### [WHAT TO WORK ON]
Quote exactly and only this range of lines in the data below: the line that holds "synthCells = 237" to the line that holds "layout.cells.non_filler = 671", both included.

### [Stored entries]
((

**src/rtl/tour_sequencer.sv**
```systemverilog
// Replays a 24-move knight's tour as vertical then horizontal drive commands.
// Outside a tour, the UART command path is passed straight through to the command processor.
module tour_sequencer (
  input  logic        clk,
  input  logic        rst_n,
  input  logic        start_tour,
  input  logic [7:0]  move,
  output logic [4:0]  mv_indx,
  input  logic [15:0] cmd_UART,
  input  logic        cmd_rdy_UART,
  output logic        clr_cmd_rdy_UART,
  output logic [15:0] cmd,
  output logic        cmd_rdy,
  input  logic        clr_cmd_rdy,
  input  logic        send_resp,
  output logic [7:0]  resp
);

  localparam logic [4:0]  LastIdx    = 5'd23;
  localparam logic [3:0]  OpMove     = 4'b0010;
  localparam logic [3:0]  OpFanfare  = 4'b0011;
  localparam logic [7:0]  HeadNorth  = 8'h00;
  localparam logic [7:0]  HeadSouth  = 8'h7F;
  localparam logic [7:0]  HeadEast   = 8'hBF;
  localparam logic [7:0]  HeadWest   = 8'h3F;
  localparam logic [7:0]  RespDone   = 8'hA5;
  localparam logic [7:0]  RespBusy   = 8'h5A;

  typedef enum logic [2:0] {
    StIdle,
    StVert,
    StHoldV,
    StHorz,
    StHoldH
  } state_e;

  state_e      state_q;
  logic [15:0] hold_cmd_q;

  logic        move_ok;
  logic        dx_neg;
  logic        dy_neg;
  logic [1:0]  dx_mag;
  logic [1:0]  dy_mag;
  logic [15:0] vert_cmd;
  logic [15:0] horz_cmd;
  logic        last_move;

  // Knight move decode; anything that is not exactly one-hot is invalid.
  always_comb begin
    move_ok = 1'b1;
    dx_neg  = 1'b0;
    dy_neg  = 1'b0;
    dx_mag  = 2'd0;
    dy_mag  = 2'd0;
    case (move)
      8'h01: begin dx_neg = 1'b1; dx_mag = 2'd1; dy_neg = 1'b0; dy_mag = 2'd2; end
      8'h02: begin dx_neg = 1'b0; dx_mag = 2'd1; dy_neg = 1'b0; dy_mag = 2'd2; end
      8'h04: begin dx_neg = 1'b1; dx_mag = 2'd2; dy_neg = 1'b0; dy_mag = 2'd1; end
      8'h08: begin dx_neg = 1'b1; dx_mag = 2'd2; dy_neg = 1'b1; dy_mag = 2'd1; end
      8'h10: begin dx_neg = 1'b1; dx_mag = 2'd1; dy_neg = 1'b1; dy_mag = 2'd2; end
      8'h20: begin dx_neg = 1'b0; dx_mag = 2'd1; dy_neg = 1'b1; dy_mag = 2'd2; end
      8'h40: begin dx_neg = 1'b0; dx_mag = 2'd2; dy_neg = 1'b0; dy_mag = 2'd1; end
      8'h80: begin dx_neg = 1'b0; dx_mag = 2'd2; dy_neg = 1'b1; dy_mag = 2'd1; end
      default: move_ok = 1'b0;
    endcase
  end

  assign vert_cmd  = {OpMove, dy_neg ? HeadSouth : HeadNorth, 2'b00, dy_mag};
  assign horz_cmd  = {OpFanfare, dx_neg ? HeadWest : HeadEast, 2'b00, dx_mag};
  assign last_move = (mv_indx == LastIdx);

  always_ff @(posedge clk or negedge rst_n) begin
    if (!rst_n) begin
      state_q    <= StIdle;
      mv_indx    <= 5'd0;
      hold_cmd_q <= 16'h0000;
    end else begin
      unique case (state_q)
        StIdle: begin
          if (start_tour) begin
            mv_indx <= 5'd0;
            state_q <= StVert;
          end
        end
        StVert: begin
          if (!move_ok) begin
            state_q <= StIdle;
          end else begin
            // Captured so the hold state keeps presenting the issued command.
            hold_cmd_q <= vert_cmd;
            if (clr_cmd_rdy) state_q <= StHoldV;
          end
        end
        StHoldV: begin
          if (send_resp) state_q <= StHorz;
        end
        StHorz: begin
          if (!move_ok) begin
            state_q <= StIdle;
          end else begin
            hold_cmd_q <= horz_cmd;
            if (clr_cmd_rdy) state_q <= StHoldH;
          end
        end
        StHoldH: begin
          if (send_resp) begin
            if (last_move) begin
              state_q <= StIdle;
            end else begin
              mv_indx <= mv_indx + 5'd1;
              state_q <= StVert;
            end
          end
        end
        default: state_q <= StIdle;
      endcase
    end
  end

  always_comb begin
    cmd              = hold_cmd_q;
    cmd_rdy          = 1'b0;
    clr_cmd_rdy_UART = 1'b0;
    resp             = RespBusy;
    unique case (state_q)
      StIdle: begin
        cmd              = cmd_UART;
        cmd_rdy          = cmd_rdy_UART;
        clr_cmd_rdy_UART = clr_cmd_rdy;
        resp             = RespDone;
      end
      StVert: begin
        cmd     = vert_cmd;
        cmd_rdy = move_ok;
      end
      StHorz: begin
        cmd     = horz_cmd;
        cmd_rdy = move_ok;
      end
      StHoldH: begin
        resp = last_move ? RespDone : RespBusy;
      end
      default: ;
    endcase
  end

endmodule

```
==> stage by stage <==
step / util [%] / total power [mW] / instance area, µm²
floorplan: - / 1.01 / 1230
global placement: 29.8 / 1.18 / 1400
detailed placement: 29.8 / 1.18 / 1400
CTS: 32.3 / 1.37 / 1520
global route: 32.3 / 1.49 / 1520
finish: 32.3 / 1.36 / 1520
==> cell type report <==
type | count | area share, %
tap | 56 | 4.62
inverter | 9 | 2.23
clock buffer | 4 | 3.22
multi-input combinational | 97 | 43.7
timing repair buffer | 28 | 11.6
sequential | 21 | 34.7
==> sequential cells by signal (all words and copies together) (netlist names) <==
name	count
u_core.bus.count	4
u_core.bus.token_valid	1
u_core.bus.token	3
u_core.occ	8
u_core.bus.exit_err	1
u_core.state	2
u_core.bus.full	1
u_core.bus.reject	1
--- src/rtl/cred_rom_arbiter.sv ---
// Two-requester arbiter and read sequencer sharing one synchronous credential ROM.
// Define CRA_ROUND_ROBIN_EN for round-robin tie-breaking; otherwise requester 0 has fixed priority.
module cred_rom_arbiter #(
    parameter int AW     = 3,
    parameter int DW     = 20,
    parameter int RD_LAT = 1
) (
    input  logic          clk,
    input  logic          rst,
    input  logic          req0,
    input  logic [AW-1:0] addr0,
    input  logic          req1,
    input  logic [AW-1:0] addr1,
    output logic          gnt0,
    output logic          gnt1,
    output logic          rvalid0,
    output logic          rvalid1,
    output logic [DW-1:0] rdata,
    output logic [AW-1:0] rom_addr,
    input  logic [DW-1:0] rom_q,
    output logic          busy
);

    typedef enum logic [1:0] {
        IDLE = 2'd0,
        WAIT = 2'd1,
        DONE = 2'd2
    } state_t;

    state_t        state_q, state_d;
    logic [1:0]    cnt_q, cnt_d;
    logic          win_q, win_d;
    logic [AW-1:0] addr_d;
    logic          gnt0_d, gnt1_d, rv0_d, rv1_d, cap;
    logic          pick;

`ifdef CRA_ROUND_ROBIN_EN
    logic last_q, last_d;

    // On a tie, serve whoever did not win the previous grant.
    always_comb begin
        if (req0 && req1) pick = ~last_q;
        else              pick = req1;
    end
`else
    always_comb pick = req1 & ~req0;
`endif

    always_comb begin
        state_d = state_q;
        cnt_d   = cnt_q;
        win_d   = win_q;
        addr_d  = rom_addr;
        gnt0_d  = 1'b0;
        gnt1_d  = 1'b0;
        rv0_d   = 1'b0;
        rv1_d   = 1'b0;
        cap     = 1'b0;
`ifdef CRA_ROUND_ROBIN_EN
        last_d  = last_q;
`endif
        case (state_q)
            IDLE: begin
                if (req0 || req1) begin
                    win_d   = pick;
                    addr_d  = pick ? addr1 : addr0;
                    gnt0_d  = ~pick;
                    gnt1_d  = pick;
                    cnt_d   = 2'd0;
                    state_d = WAIT;
`ifdef CRA_ROUND_ROBIN_EN
                    last_d  = pick;
`endif
                end
            end
            WAIT: begin
                if (cnt_q == 2'(RD_LAT)) begin
                    cap     = 1'b1;
                    rv0_d   = ~win_q;
                    rv1_d   = win_q;
                    state_d = DONE;
                end else begin
                    cnt_d = cnt_q + 2'd1;
                end
            end
            DONE:    state_d = IDLE;
            default: state_d = IDLE;
        endcase
    end

    always_ff @(posedge clk or posedge rst) begin
        if (rst) begin
            state_q  <= IDLE;
            cnt_q    <= 2'd0;
            win_q    <= 1'b0;
            rom_addr <= '0;
            rdata    <= '0;
            gnt0     <= 1'b0;
            gnt1     <= 1'b0;
            rvalid0  <= 1'b0;
            rvalid1  <= 1'b0;
            busy     <= 1'b0;
        end else begin
            state_q  <= state_d;
            cnt_q    <= cnt_d;
            win_q    <= win_d;
            rom_addr <= addr_d;
            gnt0     <= gnt0_d;
            gnt1     <= gnt1_d;
            rvalid0  <= rv0_d;
            rvalid1  <= rv1_d;
            busy     <= (state_d != IDLE);
            if (cap) rdata <= rom_q;
        end
    end

`ifdef CRA_ROUND_ROBIN_EN
    // Reset to 1 so requester 0 takes the first tie.
    always_ff @(posedge clk or posedge rst) begin
        if (rst) last_q <= 1'b1;
        else     last_q <= last_d;
    end
`endif

endmodule
==> src/rtl/cw_seq_pkg.sv <==
// Shared types for the control-word sequencer: FSM states and program-entry field layout.
// An entry is packed as {cw, hold, last} with last in bit 0.
package cw_seq_pkg;

  typedef enum logic [1:0] {
    ST_IDLE = 2'd0,
    ST_RUN  = 2'd1,
    ST_DONE = 2'd2
  } state_t;

  localparam int ENT_LAST_LSB = 0;
  localparam int ENT_HOLD_LSB = 1;

  function automatic int ent_cw_lsb(input int hold_w);
    return ENT_HOLD_LSB + hold_w;
  endfunction

  function automatic int ent_width(input int cw_w, input int hold_w);
    return cw_w + hold_w + 1;
  endfunction

endpackage

==> src/rtl/cw_seq_mem.sv <==
// Program storage: DEPTH entries, one write port, one registered read port.
// Array contents are deliberately not reset so a program survives a reset.
module cw_seq_mem #(
  parameter int WIDTH = 45,
  parameter int DEPTH = 16
) (
  input  logic                     i_clock,
  input  logic                     i_reset_n,
  input  logic                     i_wr_en,
  input  logic [$clog2(DEPTH)-1:0] i_wr_addr,
  input  logic [WIDTH-1:0]         i_wr_dat,
  input  logic [$clog2(DEPTH)-1:0] i_rd_addr,
  output logic [WIDTH-1:0]         o_rd_dat
);

  logic [WIDTH-1:0] r_mem [DEPTH];
  logic [WIDTH-1:0] r_rd_dat;

  always_ff @(posedge i_clock) begin
    if (i_wr_en) begin
      r_mem[i_wr_addr] <= i_wr_dat;
    end
  end

  always_ff @(posedge i_clock or negedge i_reset_n) begin
    if (!i_reset_n) begin
      r_rd_dat <= '0;
    end else begin
      r_rd_dat <= r_mem[i_rd_addr];
    end
  end

  assign o_rd_dat = r_rd_dat;

endmodule
**src/rtl/rr_stream_arbiter.sv**
```systemverilog
// rtl/rr_stream_arbiter.sv - round-robin packet arbiter sharing one stream port
//
// mux: parametric beat selector. Picks DATA_SIZE-bit beat number `sel`
// out of DATA_COUNT packed beats (beat i at [(i+1)*DATA_SIZE-1 : i*DATA_SIZE]).
//   in_data   packed upstream beats
//   sel       beat index
//   out_data  selected beat
//
// rr_stream_arbiter: shares one downstream stream among DATA_COUNT requesters.
// A winner is chosen in ARB with rotating priority starting at ptr; the grant
// is then held in LOCK until the beat flagged last is transferred, so packets
// never interleave. The LOCK data path is purely combinational.
//   clk, rst_n   clock, asynchronous active-low reset
//   in_valid     per-requester beat valid
//   in_data      packed per-requester beats
//   in_last      per-requester end-of-packet flag
//   in_ready     per-requester beat accepted
//   out_valid    downstream beat valid
//   out_data     downstream beat
//   out_last     downstream end-of-packet flag
//   out_ready    downstream accepts beat
//   grant_addr   current / most recent granted requester
//   busy         a packet is locked

module mux #(
  parameter int DATA_SIZE  = 32,
  parameter int DATA_COUNT = 4,
  parameter int ADDR_SIZE  = 2
) (
  input  logic [DATA_SIZE*DATA_COUNT-1:0] in_data,
  input  logic [ADDR_SIZE-1:0]            sel,
  output logic [DATA_SIZE-1:0]            out_data
);

  // Indices >= DATA_COUNT fall back to beat 0.
  always_comb begin
    out_data = in_data[DATA_SIZE-1:0];
    for (int i = 1; i < DATA_COUNT; i++) begin
      if (sel == ADDR_SIZE'(i)) begin
        out_data = in_data[i*DATA_SIZE +: DATA_SIZE];
      end
    end
  end

endmodule

module rr_stream_arbiter #(
  parameter int DATA_SIZE  = 32,
  parameter int DATA_COUNT = 4,
  parameter int ADDR_SIZE  = 2
) (
  input  logic                            clk,
  input  logic                            rst_n,
  input  logic [DATA_COUNT-1:0]           in_valid,
  input  logic [DATA_SIZE*DATA_COUNT-1:0] in_data,
  input  logic [DATA_COUNT-1:0]           in_last,
  output logic [DATA_COUNT-1:0]           in_ready,
  output logic                            out_valid,
  output logic [DATA_SIZE-1:0]            out_data,
  output logic                            out_last,
  input  logic                            out_ready,
  output logic [ADDR_SIZE-1:0]            grant_addr,
  output logic                            busy
);

  typedef enum logic {
    ARB  = 1'b0,
    LOCK = 1'b1
  } state_t;

  state_t               state;
  state_t               state_nxt;
  logic [ADDR_SIZE-1:0] ptr;
  logic [ADDR_SIZE-1:0] ptr_nxt;
  logic [ADDR_SIZE-1:0] grant_nxt;
  logic [ADDR_SIZE-1:0] winner;
  logic                 found;
  logic                 sel_valid;
  logic                 sel_last;

  // base + off modulo DATA_COUNT; base is always < DATA_COUNT.
  function automatic logic [ADDR_SIZE-1:0] wrap_add(input logic [ADDR_SIZE-1:0] base,
                                                    input int                   off);
    int s;
    s = int'(base) + off;
    if (s >= DATA_COUNT) s = s - DATA_COUNT;
    return ADDR_SIZE'(s);
  endfunction

  mux #(
    .DATA_SIZE  (DATA_SIZE),
    .DATA_COUNT (DATA_COUNT),
    .ADDR_SIZE  (ADDR_SIZE)
  ) u_mux (
    .in_data  (in_data),
    .sel      (grant_addr),
    .out_data (out_data)
  );

  // Control bits of the granted requester.
  always_comb begin
    sel_valid = 1'b0;
    sel_last  = 1'b0;
    for (int i = 0; i < DATA_COUNT; i++) begin
      if (grant_addr == ADDR_SIZE'(i)) begin
        sel_valid = in_valid[i];
        sel_last  = in_last[i];
      end
    end
  end

  // Rotating-priority search. Offsets are scanned from farthest to nearest so
  // the requester closest to ptr is the last assignment and therefore wins.
  always_comb begin
    found  = 1'b0;
    winner = ptr;
    for (int k = DATA_COUNT - 1; k >= 0; k--) begin
      for (int i = 0; i < DATA_COUNT; i++) begin
        if (wrap_add(ptr, k) == ADDR_SIZE'(i) && in_valid[i]) begin
          found  = 1'b1;
          winner = ADDR_SIZE'(i);
        end
      end
    end
  end

  always_ff @(posedge clk or negedge rst_n) begin
    if (!rst_n) begin
      state      <= ARB;
      ptr        <= '0;
      grant_addr <= '0;
    end else begin
      state      <= state_nxt;
      ptr        <= ptr_nxt;
      grant_addr <= grant_nxt;
    end
  end

  always_comb begin
    state_nxt = state;
    ptr_nxt   = ptr;
    grant_nxt = grant_addr;
    out_valid = 1'b0;
    out_last  = 1'b0;
    in_ready  = '0;
    case (state)
      ARB: begin
        if (found) begin
          grant_nxt = winner;
          state_nxt = LOCK;
        end
      end
      LOCK: begin
        out_valid = sel_valid;
        out_last  = sel_last;
        for (int i = 0; i < DATA_COUNT; i++) begin
          in_ready[i] = (grant_addr == ADDR_SIZE'(i)) & out_ready;
        end
        if (sel_valid && out_ready && sel_last) begin
          state_nxt = ARB;
          // Skip unused indices so ptr never points past the last requester.
          ptr_nxt   = (grant_addr == ADDR_SIZE'(DATA_COUNT - 1)) ? '0 : grant_addr + 1'b1;
        end
      end
      default: state_nxt = ARB;
    endcase
  end

  assign busy = (state == LOCK);

endmodule
```
**config.mk**
```make
export PLATFORM = sky130hd
export DESIGN_NAME = rr_stream_arbiter
export DESIGN_NICKNAME = d
export VERILOG_FILES = /design/src/rtl/rr_stream_arbiter.sv
export SDC_FILE = /design/constraint.sdc
export NUM_CORES = 1
export LEC_CHECK = 0
export CORE_MARGIN = 10
export CORE_UTILIZATION = 26
export CTS_BUF_LIST = sky130_fd_sc_hd__clkbuf_8 sky130_fd_sc_hd__clkbuf_16
export DETAILED_ROUTE_END_ITERATION = 10
export GPL_ROUTABILITY_DRIVEN = 0
export PLACE_DENSITY_LB_ADDON = 0.2
export SYNTH_ARGS = -nofsm -noshare
export SYNTH_HDL_FRONTEND = slang
export SYNTH_SLANG_ARGS = --single-unit
export TNS_END_PERCENT = 100
```
**constraint.sdc**
```tcl
create_clock -name clk -period 2 [get_ports clk]
set_input_delay 0.4 -clock clk [delete_from_list [all_inputs] [get_ports clk]]
set_output_delay 0.4 -clock clk [all_outputs]
set_load 0.01 [all_outputs]
```
--- src/rtl/ahb_apb_pkg.sv ---
// Shared definitions for the AHB-to-APB3 bridge front end.
// Holds the controller state encoding, AHB HTRANS codes and HRESP codes.
// The optional APB3_SLVERR_EN build macro changes controller behaviour only;
// nothing in this package depends on it.
package ahb_apb_pkg;

    // Controller states. ERR1/ERR2 form the two-cycle AHB ERROR response.
    typedef enum logic [2:0] {
        ST_IDLE   = 3'd0,
        ST_DPHASE = 3'd1,
        ST_APB    = 3'd2,
        ST_ERR1   = 3'd3,
        ST_ERR2   = 3'd4
    } state_t;

    // AHB transfer types.
    localparam logic [1:0] HTRANS_IDLE   = 2'b00;
    localparam logic [1:0] HTRANS_BUSY   = 2'b01;
    localparam logic [1:0] HTRANS_NONSEQ = 2'b10;
    localparam logic [1:0] HTRANS_SEQ    = 2'b11;

    // AHB-Lite response codes.
    localparam logic HRESP_OKAY  = 1'b0;
    localparam logic HRESP_ERROR = 1'b1;

    // True for transfer types that carry data (NONSEQ or SEQ).
    function automatic logic htrans_active(input logic [1:0] htrans);
        return (htrans == HTRANS_NONSEQ) || (htrans == HTRANS_SEQ);
    endfunction

endpackage

--- src/rtl/ahb_apb_xfer_ctrl.sv ---
// AHB-Lite slave front end of the AHB-to-APB3 bridge.
// Captures the AHB address/data phases, stalls AHB with HREADYOUT while the
// APB transfer runs, pulses xfer_start to the sibling PENABLE scheduler and
// returns PRDATA / response to AHB.
//
// Handshake: an AHB transfer is taken when HSEL & HREADY & HTRANS is
// NONSEQ/SEQ in IDLE or ERR2. The APB transfer completes in the cycle
// where PSEL & PENABLE & PREADY are all high; until then the AHB bus is
// held with HREADYOUT low.
//
// Build option APB3_SLVERR_EN: when defined, PSLVERR at completion gives a
// two-cycle AHB ERROR response (ERR1, ERR2). When undefined PSLVERR is
// ignored and HRESP is constant OKAY.
//
// Every output is a flop or a decode of the state register, so there is no
// combinational path from AHB/APB inputs to any output.
module ahb_apb_xfer_ctrl
    import ahb_apb_pkg::*;
#(
    parameter int ADDR_WIDTH = 32
) (
    input  logic                  HCLK,
    input  logic                  HRESETN,
    // AHB-Lite slave side
    input  logic                  HSEL,
    input  logic [31:0]           HADDR,
    input  logic                  HWRITE,
    input  logic [1:0]            HTRANS,
    input  logic                  HREADY,
    input  logic [31:0]           HWDATA,
    output logic                  HREADYOUT,
    output logic                  HRESP,
    output logic [31:0]           HRDATA,
    // APB3 master side
    output logic                  PSEL,
    output logic [ADDR_WIDTH-1:0] PADDR,
    output logic                  PWRITE,
    output logic [31:0]           PWDATA,
    input  logic                  PENABLE,
    input  logic                  PREADY,
    input  logic [31:0]           PRDATA,
    input  logic                  PSLVERR,
    // PENABLE scheduler
    output logic                  xfer_start
);

    state_t                state;
    logic                  hreadyout_r;
    logic                  xfer_start_r;
    logic                  psel_r;
    logic                  pwrite_r;
    logic [ADDR_WIDTH-1:0] paddr_r;
    logic [31:0]           pwdata_r;
    logic [31:0]           hrdata_r;

    logic                  accept;
    logic                  apb_done;
    logic                  slv_err;

    // Only the low ADDR_WIDTH address bits reach APB; the rest are dropped.
    logic                  unused_haddr;
    assign unused_haddr = ^HADDR;

    // A new AHB transfer is presented to this slave.
    assign accept   = HSEL & HREADY & htrans_active(HTRANS);

    // APB access phase finishes this cycle. PENABLE outside APB is harmless
    // because psel_r is only set while in ST_APB.
    assign apb_done = psel_r & PENABLE & PREADY;

`ifdef APB3_SLVERR_EN
    assign slv_err = PSLVERR;
`else
    // Slave errors are not reported to AHB in this build.
    logic unused_pslverr;
    assign unused_pslverr = PSLVERR;
    assign slv_err        = 1'b0;
`endif

    // Controller FSM together with all registered bus outputs.
    always_ff @(posedge HCLK or negedge HRESETN) begin
        if (!HRESETN) begin
            state        <= ST_IDLE;
            hreadyout_r  <= 1'b1;
            xfer_start_r <= 1'b0;
            psel_r       <= 1'b0;
            pwrite_r     <= 1'b0;
            paddr_r      <= '0;
            pwdata_r     <= '0;
            hrdata_r     <= '0;
        end else begin
            unique case (state)
                // ERR2 already shows HREADYOUT=1, so it may take the next
                // address phase exactly like IDLE does.
                ST_IDLE, ST_ERR2: begin
                    if (accept) begin
                        state        <= ST_DPHASE;
                        paddr_r      <= HADDR[ADDR_WIDTH-1:0];
                        pwrite_r     <= HWRITE;
                        hreadyout_r  <= 1'b0;
                        xfer_start_r <= 1'b1;
                    end else begin
                        state        <= ST_IDLE;
                        hreadyout_r  <= 1'b1;
                    end
                end

                // AHB data phase: HWDATA is valid now, so capture it and
                // open the APB setup phase.
                ST_DPHASE: begin
                    state        <= ST_APB;
                    xfer_start_r <= 1'b0;
                    psel_r       <= 1'b1;
                    if (pwrite_r) begin
                        pwdata_r <= HWDATA;
                    end
                end

                // Wait for the APB slave; PREADY low holds here forever.
                ST_APB: begin
                    if (apb_done) begin
                        psel_r <= 1'b0;
                        if (!pwrite_r) begin
                            hrdata_r <= PRDATA;
                        end
                        if (slv_err) begin
                            state       <= ST_ERR1;
                        end else begin
                            state       <= ST_IDLE;
                            hreadyout_r <= 1'b1;
                        end
                    end
                end

                // First ERROR cycle keeps the bus stalled.
                ST_ERR1: begin
                    state       <= ST_ERR2;
                    hreadyout_r <= 1'b1;
                end

                default: begin
                    state        <= ST_IDLE;
                    hreadyout_r  <= 1'b1;
                    xfer_start_r <= 1'b0;
                    psel_r       <= 1'b0;
                end
            endcase
        end
    end

    assign HREADYOUT  = hreadyout_r;
    assign xfer_start = xfer_start_r;
    assign PSEL       = psel_r;
    assign PADDR      = paddr_r;
    assign PWRITE     = pwrite_r;
    assign PWDATA     = pwdata_r;
    assign HRDATA     = hrdata_r;

`ifdef APB3_SLVERR_EN
    assign HRESP = ((state == ST_ERR1) || (state == ST_ERR2)) ? HRESP_ERROR : HRESP_OKAY;
`else
    assign HRESP = HRESP_OKAY;
`endif

endmodule

--- config.mk ---
export PLATFORM = sky130hd
export DESIGN_NAME = ahb_apb_xfer_ctrl
export DESIGN_NICKNAME = d
export VERILOG_FILES = /design/src/rtl/ahb_apb_pkg.sv /design/src/rtl/ahb_apb_xfer_ctrl.sv
export SDC_FILE = /design/constraint.sdc
export NUM_CORES = 1
export LEC_CHECK = 0
export CELL_PAD_IN_SITES_DETAIL_PLACEMENT = 1
export CELL_PAD_IN_SITES_GLOBAL_PLACEMENT = 1
export CORE_UTILIZATION = 28
export CTS_CLUSTER_SIZE = 12
export DETAILED_ROUTE_END_ITERATION = 6
export GPL_TIMING_DRIVEN = 0
export PLACE_DENSITY_LB_ADDON = 0.1
export SYNTH_ARGS = -nofsm -noshare
export SYNTH_HDL_FRONTEND = slang
export SYNTH_SLANG_ARGS = --single-unit
--- constraint.sdc ---
create_clock -name HCLK -period 1.6 [get_ports HCLK]
set_clock_uncertainty 0.05 [all_clocks]
set_input_delay 0.24 -clock HCLK [delete_from_list [all_inputs] [get_ports HCLK]]
set_output_delay 0.24 -clock HCLK [all_outputs]
set_load 0.05 [all_outputs]
==> results.ini, run 1 <==
[outcome]
outcome = finished, violations left
violations = negative setup slack

[clock_tree]
root_buffer = clkbuf_16
cts_tree = done
cts_htree_levels = 3
path_clk_slew_ns = 0.07
clkLatencyLatePin_ns = 0.35
cts-buffers-inserted = 9
clock_sinks = 103
clockBufferDepth = 2

[yosys]
syn-num-nets = 343
synthCells = 237
syn_avg_cell_area_um2 = 17.1
netlist_area_um2 = 4060
ys_ff_latch = 103
ys_seq_area_frac = 0.636
synth_cell_types = 29
yosys_warnings = 0

[drt]
ant_nets = 0
wl_per_cell_um = 17.0
drtPass1Iterations = 4
routed_wl_mm = 11.4
vias = 2929
first_iter_violations = 58
viasPerCell = 4.37
drc = 0

[sta]
fin_crit_ns = 1.77
relSlewSlack = 0.615
setup-tns-final_ns = -11.67
hold_viol = 0
tightest_slew_ns = 0.578
fin_ws_ns = -0.173
setup_violations = 91
holdWs_ns = 0.383
finalCritPeriodShare = 1.11
slew_violations = 0
rsz0062_at_grt = yes
timing.fmax_mhz = 564

[pwr]
p_comb_frac = 0.540
ir_worst_vdd_mv = 0.850
switching_share = 0.461
clkPwrFrac = 0.161
p_seq_frac = 0.298
p_total_mw = 14.3
power.leakage_nw = 3.45
power.switching_mw = 6.59
powerDensity_nw_per_um2 = 1990
cell_internal_pwr_mw = 7.71

[run]
cap_violations = 0

[placement]
dp.cells = 621
gp_congestion = 0.689
placement.io_buffers = 203
hpwl_mm = 7.72

[final_layout]
drive_gt1_frac = 0.354
fin_util = 0.513
diodes = 0
layout.cells.non_filler = 671
fillers = 1424
multi_input_area_um2 = 1450
nets = 592
area_growth_pct = 76.8
seq_area_um2 = 2580

[grt]
met2_usage = 0.247
gr-usage-all-layers = 0.158
top_usage_layer = met2
grt_pass1_vias = 3185
globalRouteMet3Util = 0.0692
grt-ovfl-total = 0
grt_start_max_net_pins = 62
grt_antenna_before_repair = 0
grt.met1_usage = 0.195
grt_pass1_wl_mm = 17.5

[floorplan]
coreArea_um2 = 14000
core.rowCount = 43
dieArea_um2 = 15000
chipWidth_um = 122
ios = 207
chipHeight_um = 122
start_util = 0.290

[worst_setup_path]
cp.arrival_ns = 1.95
path_class = input pin to flip-flop
cp.required_ns = 1.78
critPathMaxFanout = 5
endpoint_kind = flip-flop
cp-start-kind = input pin
rr_worst_depth = 4

[min_path]
hold_path.class = input pin to asynchronous set/reset pin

))

### [RESULT OF THE EXERCISE]
synthCells = 237
syn_avg_cell_area_um2 = 17.1
netlist_area_um2 = 4060
ys_ff_latch = 103
ys_seq_area_frac = 0.636
synth_cell_types = 29
yosys_warnings = 0

[drt]
ant_nets = 0
wl_per_cell_um = 17.0
drtPass1Iterations = 4
routed_wl_mm = 11.4
vias = 2929
first_iter_violations = 58
viasPerCell = 4.37
drc = 0

[sta]
fin_crit_ns = 1.77
relSlewSlack = 0.615
setup-tns-final_ns = -11.67
hold_viol = 0
tightest_slew_ns = 0.578
fin_ws_ns = -0.173
setup_violations = 91
holdWs_ns = 0.383
finalCritPeriodShare = 1.11
slew_violations = 0
rsz0062_at_grt = yes
timing.fmax_mhz = 564

[pwr]
p_comb_frac = 0.540
ir_worst_vdd_mv = 0.850
switching_share = 0.461
clkPwrFrac = 0.161
p_seq_frac = 0.298
p_total_mw = 14.3
power.leakage_nw = 3.45
power.switching_mw = 6.59
powerDensity_nw_per_um2 = 1990
cell_internal_pwr_mw = 7.71

[run]
cap_violations = 0

[placement]
dp.cells = 621
gp_congestion = 0.689
placement.io_buffers = 203
hpwl_mm = 7.72

[final_layout]
drive_gt1_frac = 0.354
fin_util = 0.513
diodes = 0
layout.cells.non_filler = 671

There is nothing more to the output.